You could hear them chatting about seeing koalas and kangaroos while they recounted being in Land Rovers in the Outback. Soon the golfers moved to a location where I was. One part of their Scottish adventure, however, told of an unfortunate incident. One who sat outside on a bench removing his golfing shoes at the 18th green was changing into his walking shoes. He was beaming with pride. One would surmise being at that venerable course was the ultimate spiritual lift. Let alone having just played the entire course under balmy, bonnie skies. He was enveloped his sporting euphoria, sitting inside an historic time capsule where the landscaping and greenery was a slice of a golfer’s Heaven on earth.
Out of the blue, his name called to join his colleagues. It was then he slipped away forgetting his golf cleats. Left, and, lost. For only a short time, they were reasoning as they spoke awaiting other luggage to come along at the baggage compartment. They believed–likely rightly–a good Samaritan would get there. Pick up those special shoes and seek a way to return them. Just like our camera’s boomerang trip home..
But these illustrations of losing things had me recalling a writer we surely admire.That would be William Hutchison Murray. Captured when his plane went down in WW 2. Murray was held in a concentration camp. There, attempting to keep his mind alive–staying alert- -he tried to write every day. He was remembering his homeland mountains and streams where he hiked before the war. Sadly, on a furious fleecing of his nest on an inspection day the Gestapo discovered his manuscript. Proceeded to destroy it. Their were attempting to nullify his creative achievement inside their draconian encampment. Not one to have the wind taken from his sails Murray was unique.
One with an iron will. He smuggled bits of paper, folded into cuffs and sleeves and proceeded to rewrite his book. It was triumphantly published in Scotland after the war ended.
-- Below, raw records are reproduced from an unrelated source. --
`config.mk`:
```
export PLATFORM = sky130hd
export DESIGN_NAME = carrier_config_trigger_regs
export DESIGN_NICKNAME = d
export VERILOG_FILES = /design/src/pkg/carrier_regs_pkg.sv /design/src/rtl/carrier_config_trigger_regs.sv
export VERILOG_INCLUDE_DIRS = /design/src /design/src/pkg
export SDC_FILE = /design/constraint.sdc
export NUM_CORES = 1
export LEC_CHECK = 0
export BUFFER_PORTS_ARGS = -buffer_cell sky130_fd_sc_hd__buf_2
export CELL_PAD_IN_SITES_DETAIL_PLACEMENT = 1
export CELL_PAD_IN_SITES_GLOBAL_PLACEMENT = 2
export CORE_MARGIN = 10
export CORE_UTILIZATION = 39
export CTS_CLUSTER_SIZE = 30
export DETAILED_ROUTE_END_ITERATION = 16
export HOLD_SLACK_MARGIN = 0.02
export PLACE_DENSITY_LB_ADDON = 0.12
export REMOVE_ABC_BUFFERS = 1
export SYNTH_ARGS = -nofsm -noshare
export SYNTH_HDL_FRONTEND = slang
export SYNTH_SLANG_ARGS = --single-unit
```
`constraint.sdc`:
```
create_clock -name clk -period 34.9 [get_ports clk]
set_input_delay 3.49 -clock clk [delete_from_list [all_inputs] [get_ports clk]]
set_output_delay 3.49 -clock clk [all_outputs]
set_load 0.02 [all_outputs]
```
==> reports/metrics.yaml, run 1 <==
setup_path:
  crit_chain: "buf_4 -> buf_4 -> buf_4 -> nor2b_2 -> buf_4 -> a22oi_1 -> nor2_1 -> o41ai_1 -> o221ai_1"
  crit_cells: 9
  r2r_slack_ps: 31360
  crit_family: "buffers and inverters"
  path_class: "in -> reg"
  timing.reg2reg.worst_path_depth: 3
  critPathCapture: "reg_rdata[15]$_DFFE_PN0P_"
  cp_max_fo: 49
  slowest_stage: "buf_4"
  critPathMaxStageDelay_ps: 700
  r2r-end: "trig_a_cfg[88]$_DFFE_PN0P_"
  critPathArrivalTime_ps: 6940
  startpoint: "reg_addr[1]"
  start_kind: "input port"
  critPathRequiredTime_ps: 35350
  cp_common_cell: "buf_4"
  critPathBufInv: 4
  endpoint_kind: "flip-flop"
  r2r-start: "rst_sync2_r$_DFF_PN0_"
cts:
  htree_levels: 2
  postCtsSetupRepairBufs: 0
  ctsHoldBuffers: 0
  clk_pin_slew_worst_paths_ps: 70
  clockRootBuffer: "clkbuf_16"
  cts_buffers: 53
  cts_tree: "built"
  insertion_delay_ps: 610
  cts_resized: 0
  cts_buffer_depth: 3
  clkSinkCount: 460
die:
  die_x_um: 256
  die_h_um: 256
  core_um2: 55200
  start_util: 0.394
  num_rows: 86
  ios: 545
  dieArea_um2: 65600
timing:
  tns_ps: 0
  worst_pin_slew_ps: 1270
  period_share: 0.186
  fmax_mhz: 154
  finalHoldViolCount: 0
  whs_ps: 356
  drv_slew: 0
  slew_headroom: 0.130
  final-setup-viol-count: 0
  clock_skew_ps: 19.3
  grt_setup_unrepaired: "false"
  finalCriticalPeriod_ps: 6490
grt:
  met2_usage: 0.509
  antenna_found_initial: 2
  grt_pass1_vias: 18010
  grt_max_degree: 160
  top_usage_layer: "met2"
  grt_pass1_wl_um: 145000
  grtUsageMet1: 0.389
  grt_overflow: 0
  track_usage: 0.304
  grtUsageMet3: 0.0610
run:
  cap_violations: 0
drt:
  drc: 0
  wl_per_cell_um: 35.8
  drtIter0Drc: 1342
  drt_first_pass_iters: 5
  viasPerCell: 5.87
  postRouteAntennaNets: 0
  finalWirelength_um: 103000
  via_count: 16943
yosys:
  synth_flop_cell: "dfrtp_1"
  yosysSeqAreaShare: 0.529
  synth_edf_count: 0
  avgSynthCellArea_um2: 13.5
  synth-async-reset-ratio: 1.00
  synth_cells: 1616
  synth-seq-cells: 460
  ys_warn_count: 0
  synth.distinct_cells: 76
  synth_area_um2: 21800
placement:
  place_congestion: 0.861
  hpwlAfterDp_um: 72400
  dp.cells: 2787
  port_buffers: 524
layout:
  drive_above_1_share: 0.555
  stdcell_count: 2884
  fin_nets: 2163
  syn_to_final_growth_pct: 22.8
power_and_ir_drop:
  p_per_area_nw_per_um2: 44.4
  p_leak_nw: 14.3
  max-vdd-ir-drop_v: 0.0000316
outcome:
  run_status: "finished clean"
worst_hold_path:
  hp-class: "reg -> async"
===== config.mk =====
export PLATFORM = sky130hd
export DESIGN_NAME = cfq_geometry_query
export DESIGN_NICKNAME = d
export VERILOG_FILES = /design/src/common/cfq_pkg.sv /design/src/hdl/cfq_geometry_query.sv /design/src/hdl/cfq_query_rom.sv /design/src/hdl/cfq_cmd_decode.sv
export SDC_FILE = /design/constraint.sdc
export NUM_CORES = 1
export LEC_CHECK = 0
export ABC_CLOCK_PERIOD_IN_PS = 1800
export BUFFER_PORTS_ARGS = -buffer_cell sky130_fd_sc_hd__clkbuf_2
export CORE_ASPECT_RATIO = 2
export CORE_MARGIN = 2
export CORE_UTILIZATION = 35
export CTS_BUF_LIST = sky130_fd_sc_hd__clkbuf_4
export DETAILED_ROUTE_END_ITERATION = 16
export GPL_TIMING_DRIVEN = 0
export PLACE_DENSITY = 0.66
export SLEW_MARGIN = 30
export SYNTH_ARGS = -nofsm -noshare
export SYNTH_HDL_FRONTEND = slang
export SYNTH_SLANG_ARGS = --single-unit

===== constraint.sdc =====
create_clock -name sys_clk_i -period 1.8 [get_ports sys_clk_i]
set_input_delay 0.27 -clock sys_clk_i [delete_from_list [all_inputs] [get_ports sys_clk_i]]
set_output_delay 0.27 -clock sys_clk_i [all_outputs]
set_load 0.02 [all_outputs]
How fitting for an author who wrote titles like: There’s Evidence In Not Always Seeing It. The final tale in this telling came as another plane taxied into Winnipeg on a sultry, overcast and moody day. The voyageur seated beside me had been in a conversation about runners. He was still very lithe. As well a very spry telling me he was in his early eighties. We talked about great runners. Because he was remarking on how, in his younger days, his sporting venue was the tracks and trails he ran that were “my spiritual sanctuary” as he put it. We recognized Roger Bannister’s four minute mile. And, that world wide moment in time.
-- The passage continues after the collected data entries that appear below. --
File: config.mk
export PLATFORM = sky130hd
export DESIGN_NAME = ccs_clk_select
export DESIGN_NICKNAME = d
export VERILOG_FILES = /design/src/inc/ccs_pkg.sv /design/src/verilog/ccs_osc_div.sv /design/src/verilog/ccs_clk_select.sv
export VERILOG_INCLUDE_DIRS = /design/src /design/src/inc
export SDC_FILE = /design/constraint.sdc
export NUM_CORES = 1
export LEC_CHECK = 0
export ABC_AREA = 1
export BUFFER_PORTS_ARGS = -buffer_cell sky130_fd_sc_hd__buf_2
export CAP_MARGIN = 25
export CORE_ASPECT_RATIO = 1.25
export CORE_UTILIZATION = 40
export DETAILED_ROUTE_END_ITERATION = 8
export GPL_TIMING_DRIVEN = 0
export PLACE_DENSITY = 0.65
export SYNTH_ARGS = -nofsm -noshare
export SYNTH_HDL_FRONTEND = slang
export SYNTH_SLANG_ARGS = --single-unit
File: constraint.sdc
create_clock -name clk -period 0.8 [get_ports clk]
set_input_delay 0.04 -clock clk [delete_from_list [all_inputs] [get_ports clk]]
set_output_delay 0.04 -clock clk [all_outputs]
set_load 0.02 [all_outputs]
File: src/inc/ccs_map.svh
// constants of the clock source select block: timing and reset values
// assumes the system clock runs at the rate given by CCS_CLK_MHZ
`ifndef CCS_MAP_SVH
`define CCS_MAP_SVH

`define CCS_CLK_MHZ 250
// internal oscillator divide ratio, 250 MHz / 16 = 15.625 MHz core rate
`define CCS_INT_DIV 16
// slowest usable reference is 8 MHz (125 ns); two missing periods mean loss
`define CCS_LOSS_TIME_NS 250
`define CCS_LOSS_CYC ((`CCS_LOSS_TIME_NS * `CCS_CLK_MHZ) / 1000)
`define CCS_RST_SRC_EXT 1'b0
`define CCS_RST_FAULT 1'b0

`endif

File: src/inc/ccs_pkg.sv
// types of the clock source select block
// used by the top module and shared with the bench through its ports
package ccs_pkg;

typedef enum logic [1:0] {
    CCS_ST_INT,
    CCS_ST_ARM,
    CCS_ST_EXT,
    CCS_ST_LOST
} ccs_state_e;

typedef struct packed {
    logic src_ext;
    logic clk_lost;
    logic core_run;
} ccs_status_s;

endpackage : ccs_pkg

File: src/verilog/ccs_osc_div.sv
// stand-in for the on-chip oscillator: a divider giving one-cycle ticks
// assumes a single free-running clock and a synchronous active-low reset copy
`timescale 1ns/1ps
module ccs_osc_div #(
    parameter int DIV = 16
) (
    input wire logic clk,
    input wire logic rst_n,
    output logic tick
);

localparam int CW = (DIV > 2) ? $clog2(DIV) : 1;
localparam logic [CW-1:0] LAST = CW'(DIV - 1);

logic [CW-1:0] cnt_ff;
logic [CW-1:0] nxt_cnt;
logic tick_ff;
logic nxt_tick;

generate
    if (DIV < 2)
    begin : g_bad_div
        $error("ccs_osc_div: DIV must be at least 2");
    end
endgenerate

always_comb
begin
    nxt_tick = (cnt_ff == LAST);
    nxt_cnt = nxt_tick ? '0 : cnt_ff + CW'(1);
end

always_ff @(posedge clk or negedge rst_n)
begin
    if (!rst_n)
    begin
        cnt_ff <= '0;
        tick_ff <= 1'b0;
    end
    else
    begin
        cnt_ff <= nxt_cnt;
        tick_ff <= nxt_tick;
    end
end

assign tick = tick_ff;

endmodule : ccs_osc_div
===== config.mk =====
export PLATFORM = sky130hd
export DESIGN_NAME = ext_op_exec
export DESIGN_NICKNAME = d
export VERILOG_FILES = /design/src/verilog/sub_flags.v /design/src/verilog/ext_op_exec.v
export VERILOG_INCLUDE_DIRS = /design/src /design/src/inc
export SDC_FILE = /design/constraint.sdc
export NUM_CORES = 1
export LEC_CHECK = 0
export ABC_AREA = 1
export BUFFER_PORTS_ARGS = -buffer_cell sky130_fd_sc_hd__buf_2
export CAP_MARGIN = 20
export CORE_AREA = 2 2 84 86
export DETAILED_ROUTE_END_ITERATION = 8
export DIE_AREA = 0 0 86 88
export GPL_ROUTABILITY_DRIVEN = 0
export GPL_TIMING_DRIVEN = 1
export PLACE_DENSITY = 0.81
export RECOVER_POWER = 100
export SYNTH_ARGS = -nofsm -noshare
export SYNTH_HDL_FRONTEND = slang
export SYNTH_SLANG_ARGS = --single-unit

===== constraint.sdc =====
create_clock -name clk_in -period 1.95 [get_ports clk_in]
set_input_delay 0.39 -clock clk_in [delete_from_list [all_inputs] [get_ports clk_in]]
set_output_delay 0.39 -clock clk_in [all_outputs]
set_load 0.1 [all_outputs]
===== src/core/clock_gen_pkg.sv =====
// constants shared by the stretchable clock generator files
// assumes a single 250 mhz core clock; frequency sources arrive as sampled pins
package clock_gen_pkg;
  localparam int CORE_CLK_KHZ = 250000;
  localparam int POWERUP_HOLD_MS = 30;
  localparam int POWERUP_HOLD_CYCLES = POWERUP_HOLD_MS * CORE_CLK_KHZ;
  localparam int RESET_HOLD_SYS_CYCLES = 16;
  localparam int STRETCH_WIDTH = 2;
  localparam int SYNC_WIDTH = 8;
  // synchronised input bit positions
  localparam int SYNC_SYS_SRC = 0;
  localparam int SYNC_GP_SRC = 1;
  localparam int SYNC_HOLD = 2;
  localparam int SYNC_INHIBIT = 3;
  localparam int SYNC_SEL1 = 4;
  localparam int SYNC_SEL2 = 5;
  localparam int SYNC_START = 6;
  localparam int SYNC_RST_REQ = 7;
  // all pins but the two frequency sources idle high
  localparam logic [SYNC_WIDTH-1:0] SYNC_RESET_VALUE = 8'hfc;
  localparam logic [1:0] COUNT_RESET_VALUE = 2'h0;
  localparam logic [2:0] EDGE_LIMIT = 3'h4;
endpackage : clock_gen_pkg


===== src/core/pin_sync.sv =====
// two-flop synchroniser for a group of asynchronous pins
// assumes every bit is a level from outside the core clock domain
`timescale 1ns/100ps
module pin_sync #(
  parameter int WIDTH = 8,
  parameter logic [WIDTH-1:0] RESET_VALUE = '0
) (
  input wire logic core_clk_in,
  input wire logic rst_n_in,
  input wire logic [WIDTH-1:0] async_in,
  output logic [WIDTH-1:0] sync_out
);
  logic [WIDTH-1:0] meta_reg;
  logic [WIDTH-1:0] sync_reg;

  initial
  begin
    if (WIDTH < 1)
    begin
      $error("pin_sync width must be at least one");
    end
  end

  always_ff @(posedge core_clk_in or negedge rst_n_in)
  begin
    if (!rst_n_in)
    begin
      meta_reg <= RESET_VALUE;
      sync_reg <= RESET_VALUE;
    end
    else
    begin
      meta_reg <= async_in;
      sync_reg <= meta_reg;
    end
  end

  assign sync_out = sync_reg;
endmodule : pin_sync
### src/pkg/mcb_pkg.sv
// package of the modulator configuration register bank: offsets, reset values,
// serial frame layout, state type and the address decoder.
// assumes: imported whole by every design file of the bank.
package mcb_pkg;

  // serial frame: r/w bit, 7 address bits, 16 data bits, msb first
  localparam int MCB_FRAME_BITS = 24;
  localparam logic [4:0] MCB_CNT_ADDR_DONE = 5'h08;
  localparam logic [4:0] MCB_CNT_FRAME_DONE = 5'h18;
  // least sclk high and low time, in clk_sys_i cycles
  localparam int MCB_SCLK_MIN_HALF_CYC = 4;

  // directly held registers
  localparam logic [6:0] MCB_OFS_SOFT_RESET = 7'h00;
  localparam logic [6:0] MCB_OFS_BLOCK_ENABLE = 7'h01;
  localparam logic [15:0] MCB_RST_SOFT_RESET = 16'h0000;
  localparam logic [15:0] MCB_RST_BLOCK_ENABLE = 16'hF67F;
  localparam int MCB_SOFT_RESET_BIT = 0;

  // block enable bit positions
  localparam int MCB_BIT_LO_SINGLE_OSC = 11;
  localparam int MCB_BIT_MOD_CHAIN = 10;
  localparam int MCB_BIT_QUAD_DIV = 9;
  localparam int MCB_BIT_EXT_LO_DOUBLE = 8;
  localparam int MCB_BIT_EXT_LO_SINGLE = 7;
  localparam int MCB_BIT_OSC_MUX = 6;
  localparam int MCB_BIT_REF_BUF = 5;
  localparam int MCB_BIT_OSC = 4;
  localparam int MCB_BIT_OSC_DIV = 3;
  localparam int MCB_BIT_CHARGE_PUMP = 2;
  localparam int MCB_BIT_OSC_REG = 1;

  // memory slots, in this order: pll integer divider, pll fraction, pll modulus,
  // enable gate, charge pump, phase detector, oscillator, balun, linearity,
  // phase tuning, offset tuning, detector pump timing, dither, dither seed,
  // band select, calibration sets
  localparam int MCB_MEM_DEPTH = 16;
  localparam logic [6:0] MCB_SLOT_OFS [MCB_MEM_DEPTH] = '{
    7'h02, 7'h03, 7'h04, 7'h10, 7'h20, 7'h21, 7'h22, 7'h30,
    7'h31, 7'h32, 7'h33, 7'h40, 7'h42, 7'h43, 7'h45, 7'h49};
  localparam logic [15:0] MCB_SLOT_RST [MCB_MEM_DEPTH] = '{
    16'h002C, 16'h0128, 16'h0600, 16'hF67F, 16'h0C26, 16'h000B, 16'h2A03, 16'h0000,
    16'h1101, 16'h0900, 16'h0000, 16'h0010, 16'h000E, 16'h0000, 16'h0000, 16'h16BD};

  // frame state, gray coded along idle, addr, data, done
  typedef enum logic [1:0] {
    MCB_IDLE = 2'h0,
    MCB_ADDR = 2'h1,
    MCB_DATA = 2'h3,
    MCB_DONE = 2'h2
  } mcb_state_t;

  // address to memory slot: bit 4 is the hit flag, bits 3:0 the slot
  function automatic logic [4:0] mcb_slot(input logic [6:0] addr);
    logic [4:0] res;
    res = 5'h00;
    for (int i = 0; i < MCB_MEM_DEPTH; i++) begin
      if (MCB_SLOT_OFS[i] == addr) begin
        res = {1'b1, 4'(i)};
      end
    end
    return res;
  endfunction

endpackage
Johnny Walker the hero of New Zealanders as Walker gained yearly fame as a global marathoner. Sebastian Coe of England. As well, the resilient ‘Lightning Bolt’ in some of the most recent Olympics. But, as it turned out, my fellow traveller had come from a sad parting. He had the ultimate loss in a lifetime. He had just lost his wife. She had passed on, a week before In a hospital in Alberta.
He said, “You are the first one I’ve spoken to about her outside of our family.” He continued, “I’d like to thank you for sharing things about legendary runners. It made the flight go smooth as a glider.”
He paused, gathered his thoughts and feelings, While looking out the window. Surveying the dull neutral grey of the well worn tarmac receiving tears of rain from Heaven.
He looked at me, with a sadness in face. Said reflectively, before we departed our plane, “she always said things best.” He hesitated, and rightly so, wanting to complete the thought. “Her last words…you’ll forever be my Valentine.”